Victus Spiritus

home

Dynamic scripting with static speed, the best of both worlds

28 Jan 2011

Many dream of success. A rare few focus on grand visions to reshape the future. Me, I fantasize about ideal software structures*.

Just a few days back I dreamt of middleware that would take completely dynamic objects and map required information into static structures which are connected to blazing fast compiled pipelines. In other words, flexible routing tables that bind dynamic to static objects, in tandem with interpreted scripts which call compiled code. This is something that I not only think is cool, but can readily apply. This form of middleware opens the door to scripting languages calling compiled c++ libraries at my day job. If you do this type of thing, I'd love to hear from you.

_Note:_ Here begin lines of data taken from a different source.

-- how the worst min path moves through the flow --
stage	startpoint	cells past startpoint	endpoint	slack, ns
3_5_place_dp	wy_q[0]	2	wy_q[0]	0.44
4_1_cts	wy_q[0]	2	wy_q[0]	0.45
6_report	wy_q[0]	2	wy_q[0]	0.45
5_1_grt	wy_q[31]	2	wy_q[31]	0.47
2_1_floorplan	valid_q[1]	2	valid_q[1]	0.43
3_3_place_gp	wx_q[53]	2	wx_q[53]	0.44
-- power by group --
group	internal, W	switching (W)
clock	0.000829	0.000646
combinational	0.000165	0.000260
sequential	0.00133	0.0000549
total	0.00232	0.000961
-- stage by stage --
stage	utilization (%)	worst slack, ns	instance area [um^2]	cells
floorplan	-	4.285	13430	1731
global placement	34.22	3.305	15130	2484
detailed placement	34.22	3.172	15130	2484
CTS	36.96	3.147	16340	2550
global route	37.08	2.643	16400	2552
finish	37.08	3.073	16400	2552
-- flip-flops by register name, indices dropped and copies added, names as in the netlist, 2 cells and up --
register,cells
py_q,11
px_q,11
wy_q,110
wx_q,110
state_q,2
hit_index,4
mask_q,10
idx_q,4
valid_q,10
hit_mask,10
--- src/rtl/alu_disp_pkg.sv ---
// Shared constants and types for the ALU result seven-segment display.
package alu_disp_pkg;

    localparam int NUM_DIGITS = 4;

    // Active-low {g,f,e,d,c,b,a}; all segments dark.
    localparam logic [6:0] SEG_BLANK = 7'b1111111;

    // Hex glyph table, entry i holds the pattern for hex digit i.
    localparam logic [15:0][6:0] HEX_SEG = {
        7'b0001110,  // F
        7'b0000110,  // E
        7'b0100001,  // d
        7'b1000110,  // C
        7'b0000011,  // b
        7'b0001000,  // A
        7'b0010000,  // 9
        7'b0000000,  // 8
        7'b1111000,  // 7
        7'b0000010,  // 6
        7'b0010010,  // 5
        7'b0011001,  // 4
        7'b0110000,  // 3
        7'b0100100,  // 2
        7'b1111001,  // 1
        7'b1000000   // 0
    };

    // Frozen copy of the upstream ALU outputs.
    typedef struct packed {
        logic [7:0] res;
        logic       zero;
        logic       cout;
    } hold_t;

endpackage

--- src/rtl/alu_seg_display_hex7seg.sv ---
// Combinational hex nibble to active-low seven-segment decoder.
module hex7seg
    import alu_disp_pkg::*;
(
    input  logic [3:0] hex,
    output logic [6:0] seg
);

    assign seg = HEX_SEG[hex];

endmodule

--- src/rtl/alu_seg_display.sv ---
// Captures or tracks an 8-bit ALU result and scans it across a
// 4-digit multiplexed seven-segment display:
// digit 0/1 = result nibbles, digit 2 = Cout, digit 3 = Zero.
module alu_seg_display
    import alu_disp_pkg::*;
#(
    parameter int REFRESH_DIV = 100000,
    parameter int SYNC_STAGES = 2
) (
    input  logic                  clk,
    input  logic                  rst_n,
    input  logic [7:0]            alu_result,
    input  logic                  alu_zero,
    input  logic                  alu_cout,
    input  logic                  capture_btn,
    input  logic                  live,
    output logic [6:0]            seg,
    output logic [NUM_DIGITS-1:0] an,
    output logic                  dp,
    output logic                  held_valid
);

    localparam int               CNT_W   = (REFRESH_DIV > 1) ? $clog2(REFRESH_DIV) : 1;
    localparam logic [CNT_W-1:0] CNT_MAX = CNT_W'(REFRESH_DIV - 1);

    logic [SYNC_STAGES-1:0] btn_sync;
    logic [SYNC_STAGES-1:0] live_sync;
    logic                   btn_prev;
    logic                   btn_s;
    logic                   live_on;
    logic                   capture_pulse;
    logic                   load;
    hold_t                  hold_q;
    logic [CNT_W-1:0]       refresh_cnt;
    logic                   wrap;
    logic [1:0]             digit_idx;
    logic [3:0]             nibble;
    logic [6:0]             hex_seg;
    logic [6:0]             seg_next;
    logic [NUM_DIGITS-1:0]  an_next;
    logic                   dp_next;

    // Two-flop (SYNC_STAGES-deep) synchronizers for the raw button and switch.
    // NOTE: every register here uses non-blocking assignments so all flops
    // sample pre-edge values; blocking ones would collapse the chain.
    always_ff @(posedge clk or negedge rst_n) begin
        if (!rst_n) begin
            btn_sync  <= '0;
            live_sync <= '0;
        end else begin
            btn_sync[0]  <= capture_btn;
            live_sync[0] <= live;
            for (int i = 1; i < SYNC_STAGES; i++) begin
                btn_sync[i]  <= btn_sync[i-1];
                live_sync[i] <= live_sync[i-1];
            end
        end
    end

    assign btn_s         = btn_sync[SYNC_STAGES-1];
    assign live_on       = live_sync[SYNC_STAGES-1];
    assign capture_pulse = btn_s & ~btn_prev;
    assign load          = live_on | capture_pulse;

    // Rising-edge detector: a held button yields a single capture pulse.
    always_ff @(posedge clk or negedge rst_n) begin
        if (!rst_n) btn_prev <= 1'b0;
        else        btn_prev <= btn_s;
    end

    // Hold registers load on a capture pulse or every cycle in live mode.
    // NOTE: the hold registers are plain flops, so they are cleared by reset
    // to guarantee stale data is discarded; no RAM is involved.
    always_ff @(posedge clk or negedge rst_n) begin
        if (!rst_n) begin
            hold_q     <= '0;
            held_valid <= 1'b0;
        end else if (load) begin
            hold_q     <= '{res: alu_result, zero: alu_zero, cout: alu_cout};
            held_valid <= 1'b1;
        end
    end

    assign wrap = (refresh_cnt == CNT_MAX);

    // Refresh divider and digit index; the index advances on each wrap.
    always_ff @(posedge clk or negedge rst_n) begin
        if (!rst_n) begin
            refresh_cnt <= '0;
            digit_idx   <= '0;
        end else begin
            refresh_cnt <= wrap ? '0 : refresh_cnt + 1'b1;
            if (wrap) digit_idx <= digit_idx + 1'b1;
        end
    end

    // Digit mux: pick the nibble (or flag) to show on the current digit.
    // NOTE: defaults are assigned first so no path leaves a variable unset,
    // which would otherwise infer a latch.
    always_comb begin
        nibble = 4'h0;
        case (digit_idx)
            2'd0:    nibble = hold_q.res[3:0];
            2'd1:    nibble = hold_q.res[7:4];
            2'd2:    nibble = {3'b000, hold_q.cout};
            default: nibble = {3'b000, hold_q.zero};
        endcase
    end

    hex7seg u_hex7seg (
        .hex (nibble),
        .seg (hex_seg)
    );

    // Next display values; dp marks digit 0 only while valid data is frozen.
    always_comb begin
        seg_next = held_valid ? hex_seg : SEG_BLANK;
        an_next  = ~(NUM_DIGITS'(1) << digit_idx);
        dp_next  = ~((digit_idx == 2'd0) & held_valid & ~live_on);
    end

    // Output register: seg, an and dp always change together.
    always_ff @(posedge clk or negedge rst_n) begin
        if (!rst_n) begin
            seg <= SEG_BLANK;
            an  <= 4'b1110;
            dp  <= 1'b1;
        end else begin
            seg <= seg_next;
            an  <= an_next;
            dp  <= dp_next;
        end
    end

endmodule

Highly desirable forms lead to blindspots

While this idea was baking in the background of my noodle, I scanned the following tweet from Andraz Tori (CTO of Zemanta):
[blackbirdpie url='http://twitter.com/andraz/status/30571012311482368']
Protocol buffers transfer encoded data into binary streams. Not only are dynamic calls to thinly wrapped compiled code happening, they're common place. In the HackerNews post Andraz referred to, several folks commented on their own development of rapid protocol buffers callable from Python. So the I/O layer was already well developed.

*Cough* Node.js Yo

Speaking of dynamic scripting language bindings to compiled c++ code, what about node.js? I've read a good deal of documentation on node, and toyed around with servers. One of my favorite high level descriptions of node is a post by Denton Gentry, node.js from 30000 feet:

Node.js Overall Structure

The JavaScript implementation in node.js is Google's V8. As mentioned in an earlier article, V8 compiles the source JavaScript directly to machine code the first time it is executed. There is no intermediate bytecode format and no JS interpreter. In addition to V8, node.js relies on libev for its event loop, libeio for asynchronous I/O, and c-ares for asynchronous DNS support. Like everything else in the known universe, it relies on OpenSSL for cryptography and SSL/TLS support.

A standard library in JavaScript is supplied. This provides access to the underlying C++ implementation, and also has helpful bits like a URL parser and a REPL shell for easy experimentation. One thing it does not provide is the DOM. Node.js is not a browser, there is no HTML document to interact with.

There are likely dozens of examples of bindings for dynamic scripting languages to static structures and executable pipelines. For my own personal usage it's just a matter of selecting the right tools for the job after a little more research. I'm leaning towards ruby, javascript or python calling c++ dynamic libraries with narrow exposed interfaces.